▸ Work to be completed
Every line of the entries that holds the word "write" is to be copied.

▸ Source material
===== src/rtl/acc_pkg.sv =====
/*
 acc_pkg: register offsets, field positions, defaults and types for the
 acquisition chain control block.
 assumes: one 50 MHz clock, byte registers on a plain strobe port.
*/
package acc_pkg;

    localparam int ACC_AW = 4;
    localparam int ACC_DW = 8;

    // register offsets
    localparam logic [3:0] ACC_OFS_CFG1 = 4'h0;
    localparam logic [3:0] ACC_OFS_CFG2 = 4'h1;
    localparam logic [3:0] ACC_OFS_GAIN = 4'h2;
    localparam logic [3:0] ACC_OFS_OFFS = 4'h3;
    localparam logic [3:0] ACC_OFS_SEL = 4'h4;
    localparam logic [3:0] ACC_OFS_CTRL = 4'h5;
    localparam logic [3:0] ACC_OFS_IRQ_STAT = 4'h6;
    localparam logic [3:0] ACC_OFS_IRQ_MASK = 4'h7;

    // field positions
    localparam int ACC_BIT_STAGE1 = 7;
    localparam int ACC_BIT_SIGN3 = 6;
    localparam int ACC_BIT_BUSY = 7;
    localparam int ACC_BIT_DEF = 6;
    localparam int ACC_BIT_REF = 0;
    localparam int ACC_BIT_START = 0;
    localparam int ACC_BIT_CONTINUOUS_CONVERT = 1;
    localparam int ACC_BIT_IRQ_DONE = 0;
    localparam int ACC_BIT_IRQ_START = 1;

    // reset and default values
    localparam logic [7:0] ACC_RST_BYTE = 8'h00;
    localparam logic [3:0] ACC_DEF_ENABLE = 4'h0;
    localparam logic [1:0] ACC_DEF_NELCONV = 2'h1;  // code 1: two conversions
    localparam logic [2:0] ACC_DEF_OSR = 3'h2;      // code 2: ratio 32
    localparam logic [1:0] ACC_DEF_SPEED = 2'h0;    // code 0: max speed
    localparam logic [1:0] ACC_DEF_BIAS = 2'h0;     // code 0: nominal
    localparam logic [15:0] ACC_OSR_BASE = 16'h0008;
    localparam logic [7:0] ACC_TAIL_CYC = 8'h04;

    // sampling clock divider (system cycles per sample)
    localparam int ACC_CLK_MHZ = 50;
    localparam int ACC_FS_KHZ = 500;
    localparam int ACC_FS_DIV = (ACC_CLK_MHZ * 1000) / ACC_FS_KHZ;

    typedef struct packed {
        logic [ACC_AW-1:0] addr;
        logic [ACC_DW-1:0] wdata;
        logic wr;
        logic rd;
    } acc_bus_type;

    typedef struct packed {
        logic [3:0] enable;
        logic stage1_gain;
        logic [1:0] stage2_gain;
        logic [3:0] stage2_offset;
        logic [6:0] stage3_gain;
        logic [6:0] stage3_offset;
        logic [4:0] input_sel;
        logic ref_sel;
    } acc_analog_type;

endpackage : acc_pkg


===== src/rtl/acc_ctrl.sv =====
/*
 acc_ctrl: acquisition chain control, top module. Holds gain, offset,
 selector and enable settings, starts conversions and reports busy.
 assumes: software master on a byte strobe port; analog chain sits
 outside and takes its settings from ana_o.
*/
// Added by the designer: the plain strobed port and the placing of the registers.
//
// Contract
// - gain register bit 7 picks stage one gain, 0 unity, 1 ten.
// - gain register bits 6:0 hold stage three gain code in twelfths.
// - offset register bits 6:0 sign-magnitude stage three offset; bit 7 zero.
// - busy flag at select bit 7 reads 1 while converting.
// - busy may lag a start write by one sampling period.
// - default-load bit 6 reads 0, restores defaults.
// - default-load starts a fresh conversion, abandoning any running one.
// - selector bit 5 picks four differential pairs or seven common inputs.
// - selector bit 4 polarity, bits 3:1 channel.
// - select bit 0 picks reference pair one-zero or three-two.
// - four enable bits: converter, stage one, two, three.
// - stage two gain code 00..11 gives 1, 2, 5, 10.
// - stage two offset is sign-magnitude, bit 3 sign.
// - disabled stage is bypassed to the next stage.
// - start bit or default-load bit starts a conversion.
// - any chain register write resets the gain stages; code pulses stage_reset_o only for offsets 0 to 4, not control.
// - elementary conversion lasts osr plus one samples.
`timescale 1ns/1ps
module acc_ctrl
    import acc_pkg::*;
(
    input wire logic clk_i,              // system clock, 50 MHz
    input wire logic rst_i,              // async reset, active high
    input wire logic [3:0] addr_i,       // register address
    input wire logic [7:0] wdata_i,      // write data
    input wire logic wr_i,               // write strobe
    input wire logic rd_i,               // read strobe
    output logic [7:0] rdata_o,          // read data, cycle after rd_i
    output logic irq_o,                  // level interrupt
    output acc_analog_type ana_o,        // settings to the analog chain
    output logic [3:0] bypass_o,         // per-stage bypass, bit0 unused
    output logic stage_reset_o,          // one-cycle stage reset pulse
    output logic sample_tick_o           // sampling enable to converter
);
    // cfg1: enable[3:0], stage2 gain[5:4]; cfg2: speed, bias, nconv, osr
    logic [7:0] cfg1_r;
    logic [7:0] cfg2_r;
    logic [7:0] gain_r;
    logic [6:0] offs_r;
    logic [4:0] insel_r;
    logic ref_r;
    logic [3:0] s2off_r;
    logic [1:0] ctrl_r;   // start (pulse), continuous
    logic [1:0] stat_r;
    logic [1:0] mask_r;
    logic go_r;
    logic busy;
    logic done;
    logic tick;
    logic busy_q;
    logic wr_chain;
    logic wr_def;
    logic wr_start;
    logic stat_rd;
    logic [15:0] osr;
    logic [3:0] nconv;
    logic [7:0] rd_nxt;

    assign wr_chain = wr_i && (addr_i <= ACC_OFS_SEL);
    assign wr_def = wr_i && addr_i == ACC_OFS_SEL && wdata_i[ACC_BIT_DEF];
    assign wr_start = wr_i && addr_i == ACC_OFS_CTRL
        && wdata_i[ACC_BIT_START];
    assign stat_rd = rd_i && addr_i == ACC_OFS_IRQ_STAT;
    // osr = 8 << code, elementary conversions = 1 << code
    assign osr = ACC_OSR_BASE << cfg2_r[2:0];
    assign nconv = 4'h1 << cfg2_r[4:3];

    // settings registers, cleared to zero at reset
    always_ff @(posedge clk_i or posedge rst_i)
    begin
        if (rst_i)
        begin
            cfg1_r <= ACC_RST_BYTE;
            cfg2_r <= ACC_RST_BYTE;
            gain_r <= ACC_RST_BYTE;
            offs_r <= 7'h00;
            insel_r <= 5'h00;
            ref_r <= 1'b0;
            s2off_r <= 4'h0;
        end
        else if (wr_def)
        begin
            // defaults: stages off, max speed, nominal bias, 2 conv, osr 32
            cfg1_r <= {4'h0, ACC_DEF_ENABLE};
            cfg2_r <= {ACC_DEF_SPEED[0], ACC_DEF_BIAS,
                ACC_DEF_NELCONV, ACC_DEF_OSR};
            insel_r <= wdata_i[5:1];
            ref_r <= wdata_i[ACC_BIT_REF];
        end
        else if (wr_i)
        begin
            case (addr_i)
                ACC_OFS_CFG1: cfg1_r <= wdata_i;
                ACC_OFS_CFG2: cfg2_r <= wdata_i;
                ACC_OFS_GAIN: gain_r <= wdata_i;
                ACC_OFS_OFFS: offs_r <= wdata_i[6:0];
                ACC_OFS_SEL:
                begin
                    insel_r <= wdata_i[5:1];
                    ref_r <= wdata_i[ACC_BIT_REF];
                end
                ACC_OFS_CTRL: s2off_r <= wdata_i[7:4];
                default: ;
            endcase
        end
    end

    // start control; continuous restarts on each completion
    always_ff @(posedge clk_i or posedge rst_i)
    begin
        if (rst_i)
        begin
            ctrl_r <= 2'b00;
            go_r <= 1'b0;
        end
        else
        begin
            if (wr_i && addr_i == ACC_OFS_CTRL)
                ctrl_r[ACC_BIT_CONTINUOUS_CONVERT] <= wdata_i[ACC_BIT_CONTINUOUS_CONVERT];
            ctrl_r[ACC_BIT_START] <= wr_start;
            go_r <= wr_def || wr_start
                || (wr_i && addr_i == ACC_OFS_CTRL && wdata_i[ACC_BIT_CONTINUOUS_CONVERT]
                    && !busy)
                || (done && ctrl_r[ACC_BIT_CONTINUOUS_CONVERT]);
        end
    end

    acc_tick u_tick (
        .clk_i(clk_i),
        .rst_i(rst_i),
        .restart_i(1'b0),
        .tick_o(tick)
    );

    // busy appears at the next sample edge, at most one period late
    acc_seq u_seq (
        .clk_i(clk_i),
        .rst_i(rst_i),
        .go_i(go_r),
        .tick_i(tick),
        .osr_i(osr),
        .nconv_i(nconv),
        .busy_o(busy),
        .done_o(done)
    );

    // interrupt status: set wins over read-clear
    always_ff @(posedge clk_i or posedge rst_i)
    begin
        if (rst_i)
        begin
            stat_r <= 2'b00;
            mask_r <= 2'b00;
            busy_q <= 1'b0;
        end
        else
        begin
            busy_q <= busy;
            stat_r <= (stat_rd ? 2'b00 : stat_r)
                | {busy && !busy_q, done};
            if (wr_i && addr_i == ACC_OFS_IRQ_MASK)
                mask_r <= wdata_i[1:0];
        end
    end

    // read mux
    always_comb
    begin
        case (addr_i)
            ACC_OFS_CFG1: rd_nxt = cfg1_r;
            ACC_OFS_CFG2: rd_nxt = cfg2_r;
            ACC_OFS_GAIN: rd_nxt = gain_r;
            ACC_OFS_OFFS: rd_nxt = {1'b0, offs_r};
            ACC_OFS_SEL: rd_nxt = {busy, 1'b0, insel_r, ref_r};
            ACC_OFS_CTRL: rd_nxt = {s2off_r, 2'b00, ctrl_r[ACC_BIT_CONTINUOUS_CONVERT],
                1'b0};
            ACC_OFS_IRQ_STAT: rd_nxt = {6'h00, stat_r};
            ACC_OFS_IRQ_MASK: rd_nxt = {6'h00, mask_r};
            default: rd_nxt = 8'h00;
        endcase
    end

    // outputs, all registered
    always_ff @(posedge clk_i or posedge rst_i)
    begin
        if (rst_i)
        begin
            rdata_o <= 8'h00;
            irq_o <= 1'b0;
            ana_o <= '0;
            bypass_o <= 4'h0;
            stage_reset_o <= 1'b0;
            sample_tick_o <= 1'b0;
        end
        else
        begin
            rdata_o <= rd_i ? rd_nxt : 8'h00;
            irq_o <= |(((stat_rd ? 2'b00 : stat_r)
                | {busy && !busy_q, done}) & mask_r);
            ana_o.enable <= cfg1_r[3:0];
            ana_o.stage1_gain <= gain_r[ACC_BIT_STAGE1];
            ana_o.stage2_gain <= cfg1_r[5:4];
            ana_o.stage2_offset <= s2off_r;
            ana_o.stage3_gain <= gain_r[6:0];
            ana_o.stage3_offset <= offs_r;
            ana_o.input_sel <= insel_r;
            ana_o.ref_sel <= ref_r;
            // disabled stage passes its input straight on
            bypass_o <= {~cfg1_r[3:1], 1'b0};
            stage_reset_o <= wr_chain;
            sample_tick_o <= tick;
        end
    end

    // two sampling periods of slack for the lag check
    localparam int ACC_FS_DIV_I = 2 * ACC_FS_DIV;

    a_busy_lag: assert property (@(posedge clk_i) disable iff (rst_i)
        go_r |-> ##[1:ACC_FS_DIV_I] busy)
        else $error("busy late after start");
    a_busy_rd: assert property (@(posedge clk_i) disable iff (rst_i)
        rd_i && addr_i == ACC_OFS_SEL |=> rdata_o[ACC_BIT_BUSY] == $past(busy))
        else $error("busy bit misread");
    a_def_rd0: assert property (@(posedge clk_i) disable iff (rst_i)
        rd_i && addr_i == ACC_OFS_SEL |=> !rdata_o[ACC_BIT_DEF])
        else $error("default bit reads one");
    a_def_load: assert property (@(posedge clk_i) disable iff (rst_i)
        wr_def |=> cfg1_r[3:0] == ACC_DEF_ENABLE && osr == 16'h0020
            && nconv == 4'h2)
        else $error("defaults not loaded");
    a_def_go: assert property (@(posedge clk_i) disable iff (rst_i)
        wr_def |=> go_r)
        else $error("default load did not restart");
    a_offs_top: assert property (@(posedge clk_i) disable iff (rst_i)
        rd_i && addr_i == ACC_OFS_OFFS |=> !rdata_o[7])
        else $error("offset bit 7 not zero");
    a_stage_rst: assert property (@(posedge clk_i) disable iff (rst_i)
        wr_chain |=> stage_reset_o)
        else $error("stage reset missing");
    a_bypass_map: assert property (@(posedge clk_i) disable iff (rst_i)
        $past(cfg1_r[1]) == 1'b0 && !$past(rst_i) |-> bypass_o[1])
        else $error("stage one not bypassed");
    a_gain_out: assert property (@(posedge clk_i) disable iff (rst_i)
        wr_i && addr_i == ACC_OFS_GAIN && !wr_def |=> ##1
            ana_o.stage1_gain == $past(wdata_i[7], 2))
        else $error("stage one gain wrong");
    a_start_go: assert property (@(posedge clk_i) disable iff (rst_i)
        wr_start |=> go_r)
        else $error("start ignored");

    c_start: cover property (@(posedge clk_i) disable iff (rst_i)
        wr_start ##[1:200] busy);
    c_done: cover property (@(posedge clk_i) disable iff (rst_i) done);
    c_def_abort: cover property (@(posedge clk_i) disable iff (rst_i)
        busy && wr_def);
    c_irq: cover property (@(posedge clk_i) disable iff (rst_i) irq_o);
endmodule : acc_ctrl


===== src/rtl/acc_tick.sv =====
/*
 acc_tick: divider giving a one-cycle enable at the sampling rate.
 assumes: restart re-phases the divider so a sample edge follows.
*/
`timescale 1ns/1ps
module acc_tick
    import acc_pkg::*;
#(
    parameter int DIV = ACC_FS_DIV
)
(
    input wire logic clk_i,     // system clock
    input wire logic rst_i,     // async reset
    input wire logic restart_i, // re-phase divider
    output logic tick_o         // one-cycle sample enable
);
    logic [15:0] cnt_r;

    always_ff @(posedge clk_i or posedge rst_i)
    begin
        if (rst_i)
        begin
            cnt_r <= 16'h0000;
            tick_o <= 1'b0;
        end
        else if (restart_i || cnt_r == 16'(DIV - 1))
        begin
            cnt_r <= 16'h0000;
            tick_o <= !restart_i;
        end
        else
        begin
            cnt_r <= cnt_r + 16'h0001;
            tick_o <= 1'b0;
        end
    end
endmodule : acc_tick


===== src/rtl/acc_seq.sv =====
/*
 acc_seq: conversion sequencer on the sampling enable: elementary
 conversions of (osr+1) samples, then a quantization tail.
 assumes: go_i one-cycle pulse; tick_i from the sampling divider.
*/
`timescale 1ns/1ps
module acc_seq
    import acc_pkg::*;
(
    input wire logic clk_i,           // system clock
    input wire logic rst_i,           // async reset
    input wire logic go_i,            // start, abandons running sequence
    input wire logic tick_i,          // sampling enable
    input wire logic [15:0] osr_i,    // oversampling ratio
    input wire logic [3:0] nconv_i,   // elementary conversions
    output logic busy_o,              // conversion running
    output logic done_o               // one-cycle end pulse
);
    typedef enum logic [1:0] {
        ACC_IDLE = 2'b00,
        ACC_ARM = 2'b01,
        ACC_CONV = 2'b11,
        ACC_TAIL = 2'b10
    } acc_seq_type;

    acc_seq_type st_r;
    logic [15:0] smp_r;
    logic [3:0] conv_r;

    always_ff @(posedge clk_i or posedge rst_i)
    begin
        if (rst_i)
        begin
            st_r <= ACC_IDLE;
            smp_r <= 16'h0000;
            conv_r <= 4'h0;
            busy_o <= 1'b0;
            done_o <= 1'b0;
        end
        else
        begin
            done_o <= 1'b0;
            if (go_i)
            begin
                st_r <= ACC_ARM;
                busy_o <= 1'b0;
            end
            else if (tick_i)
            begin
                case (st_r)
                    ACC_ARM:
                    begin
                        // busy rises on the first sample edge
                        st_r <= ACC_CONV;
                        busy_o <= 1'b1;
                        smp_r <= 16'h0000;
                        conv_r <= 4'h0;
                    end
                    ACC_CONV:
                    begin
                        if (smp_r == osr_i)
                        begin
                            smp_r <= 16'h0000;
                            if (conv_r == nconv_i - 4'h1)
                                st_r <= ACC_TAIL;
                            conv_r <= conv_r + 4'h1;
                        end
                        else
                            smp_r <= smp_r + 16'h0001;
                    end
                    ACC_TAIL:
                    begin
                        if (smp_r == 16'(ACC_TAIL_CYC))
                        begin
                            st_r <= ACC_IDLE;
                            busy_o <= 1'b0;
                            done_o <= 1'b1;
                        end
                        else
                            smp_r <= smp_r + 16'h0001;
                    end
                    default:
                        st_r <= ACC_IDLE;
                endcase
            end
        end
    end
endmodule : acc_seq


===== config.mk =====
export PLATFORM = sky130hd
export DESIGN_NAME = acc_ctrl
export DESIGN_NICKNAME = d
export VERILOG_FILES = /design/src/rtl/acc_pkg.sv /design/src/rtl/acc_ctrl.sv /design/src/rtl/acc_tick.sv /design/src/rtl/acc_seq.sv
export SDC_FILE = /design/constraint.sdc
export NUM_CORES = 1
export LEC_CHECK = 0
export ABC_AREA = 1
export BUFFER_PORTS_ARGS = -buffer_cell sky130_fd_sc_hd__buf_2
export CORE_ASPECT_RATIO = 1.25
export CORE_MARGIN = 2
export CORE_UTILIZATION = 50
export CTS_BUF_LIST = sky130_fd_sc_hd__clkbuf_8 sky130_fd_sc_hd__clkbuf_16
export DETAILED_ROUTE_END_ITERATION = 7
export PLACE_DENSITY = 0.76
export SLEW_MARGIN = 20
export SYNTH_ARGS = -nofsm -noshare
export SYNTH_HDL_FRONTEND = slang
export SYNTH_SLANG_ARGS = --single-unit

===== constraint.sdc =====
create_clock -name clk_i -period 5.5 [get_ports clk_i]
set_input_delay 0.55 -clock clk_i [delete_from_list [all_inputs] [get_ports clk_i]]
set_output_delay 0.55 -clock clk_i [all_outputs]
set_load 0.03 [all_outputs]

; Yosys cells after proc, flatten, opt, wreduce, memory -nomap -nowiden
; Cells that the tools add are included.
; Widths: inputs -> output; s select.
[op_classes]
n_lt_le_gt_ge = 1
eq_ne = 19
bitwise_logic = 5
reduce_logical = 36
mux = 36
addsub = 4
shifts = 2
[op_table]
columns = cell, count
row1 = $pmux 8 s8, 1
row2 = $mux 8, 7
row3 = $mux 16, 3
row4 = $pmux 16 s3, 1
row5 = $add 16x1->16 const B, 2
row6 = $eq 16x16->1, 1
row7 = $eq 16x3->1 const B, 1
row8 = $eq 16x7->1 const B, 1
row9 = $eq 4x3->1 const B, 4
row10 = $shl 4x3->16 const A, 1
row11 = $mux 5, 3
row12 = $mux 2, 6
row13 = $reduce_and 3->1, 4
row14 = $reduce_and 4->1, 3
row15 = $reduce_bool 2->1, 6
row16 = $logic_and 1x1->1, 11
row17 = $mux 1, 11
row18 = $ne 3x2->1 const B, 3
row19 = $eq 4x2->1 const B, 2
row20 = $pmux 4 s2, 1
row21 = $pmux 2 s3, 1
row22 = $reduce_and 2->1, 3
row23 = $reduce_bool 3->1, 2
row24 = $add 4x1->4 const B, 1
row25 = 19 further kinds, 24
[totals]
regBits = 134
output_inout_bits = 46
in_bits = 16

; Longest topological paths before layout
[logic_depth]
ltp_word = 8
ltp_mapped = 14
ltp_nobuf = 13

; By module
; A second synthesis with hierarchy kept.
[unflattened]
cells_unflattened = 874
hier_area_um2 = 6735.2
[modules_own_cells]
columns = mod, area_per_inst_um2, n_inst, seq_area_each_um2, cells_per_inst
row1 = acc_ctrl, 3673.5, 1, 2327.2, 385
row2 = acc_seq, 2100.8, 1, 600.6, 365
row3 = acc_tick, 960.9, 1, 425.4, 124

; Worst setup path before layout
; Ideal clock, no wire load.
[synth_timing]
path_type = input -> register
startpoint = input addr_i[3]
endpoint = register cfg2_r[2]
stages = 11
t_arrival_ns = 1.532
setup_time_ns = 0.127
path_slack_ns = 3.841
path_cell_list = inv_1 > nand2_1 > inv_1 > nand2_1 > nor2_4 > nand2_4 > buf_6 > nand2_1 > inv_1 > nand2_1 > o21ai_0
[synth_between]
elab_chain_cells = 5
elab_cells_between_ends = 8
[synth_rtl]
columns = element, line_no
row1 = "start, declared", acc_ctrl.sv:33  ; input wire logic [3:0] addr_i,
row2 = $eq 4x3->1, acc_ctrl.sv:69  ; assign wr_def = wr_i && addr_i == ACC_OFS_SEL && wdata_i[ACC_BIT_DEF];
row3 = $logic_and 1x1->1 (2 in a row), acc_ctrl.sv:69
row4 = $reduce_bool 2->1 (no line), --
row5 = $reduce_and 2->1 (no line), --
row6 = "end signal, assigned", acc_ctrl.sv:94  ; cfg2_r <= {ACC_DEF_SPEED[0], ACC_DEF_BIAS,
row7 = "end signal, assigned", acc_ctrl.sv:103  ; ACC_OFS_CFG2: cfg2_r <= wdata_i;
row8 = "end, declared", acc_ctrl.sv:46  ; logic [7:0] cfg2_r;
; Several ways; a longest one is shown, not always the timed one.
; A chain may end at the register's enable or synchronous reset.

; Worst setup path in the final report
[layout_timing]
startpoint = register cfg2_r[2]
endpoint = register u_seq.smp_r[8]
[layout_between]
elab_chain_cells = 4
[layout_rtl]
columns = element, line_no
row1 = $shl 4x3->16, acc_ctrl.sv:74  ; assign osr = ACC_OSR_BASE << cfg2_r[2:0];
row2 = $eq 16x16->1, acc_seq.sv:61  ; if (smp_r == osr_i)
row3 = $mux 16, acc_seq.sv:61
row4 = $pmux 16 s3, acc_seq.sv:50  ; case (st_r)
row5 = "end signal, assigned", acc_seq.sv:69  ; smp_r <= smp_r + 16'h0001;
row6 = "end signal, assigned", acc_seq.sv:80  ; smp_r <= smp_r + 16'h0001;
row7 = "end, declared", acc_seq.sv:27  ; logic [15:0] smp_r;
; Every way passes these cells.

▸ Task answer
// - busy may lag a start write by one sampling period.
// - any chain register write resets the gain stages; code pulses stage_reset_o only for offsets 0 to 4, not control.
    input wire logic [7:0] wdata_i,      // write data
    input wire logic wr_i,               // write strobe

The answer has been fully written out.